### Task to carry out:
Say how many lines in the records contain "constraint". The reply must consist of the number alone.
_ _ _ _ _
`flow/run.sh`:
```
#!/bin/bash
# OpenROAD 26Q1-2900-gdf79404cd8, Yosys 0.63+post, stock flow scripts
make -C /OpenROAD-flow-scripts/flow DESIGN_CONFIG=/design/flow/config.mk WORK_HOME=/design/flow/orfs finish
```
`flow/config.mk`:
```
export PLATFORM = sky130hd
export DESIGN_NAME = oled
export DESIGN_NICKNAME = oled
export VERILOG_FILES = /design/flow/design.v
export SDC_FILE = /design/flow/constraint.sdc
export NUM_CORES = 4
export LEC_CHECK = 1
export CORE_UTILIZATION = 50
```
`flow/constraint.sdc`:
```
current_design oled

set clk_period 13.4
set clk_io_pct 0.2

create_clock -name clk0 -period $clk_period [get_ports {clk}]

set non_clock_inputs [all_inputs -no_clocks]
set_input_delay [expr $clk_period * $clk_io_pct] -clock clk0 $non_clock_inputs
set_output_delay [expr $clk_period * $clk_io_pct] -clock clk0 [all_outputs]
```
_ _ _ _ _
### Reply to the exercise:
2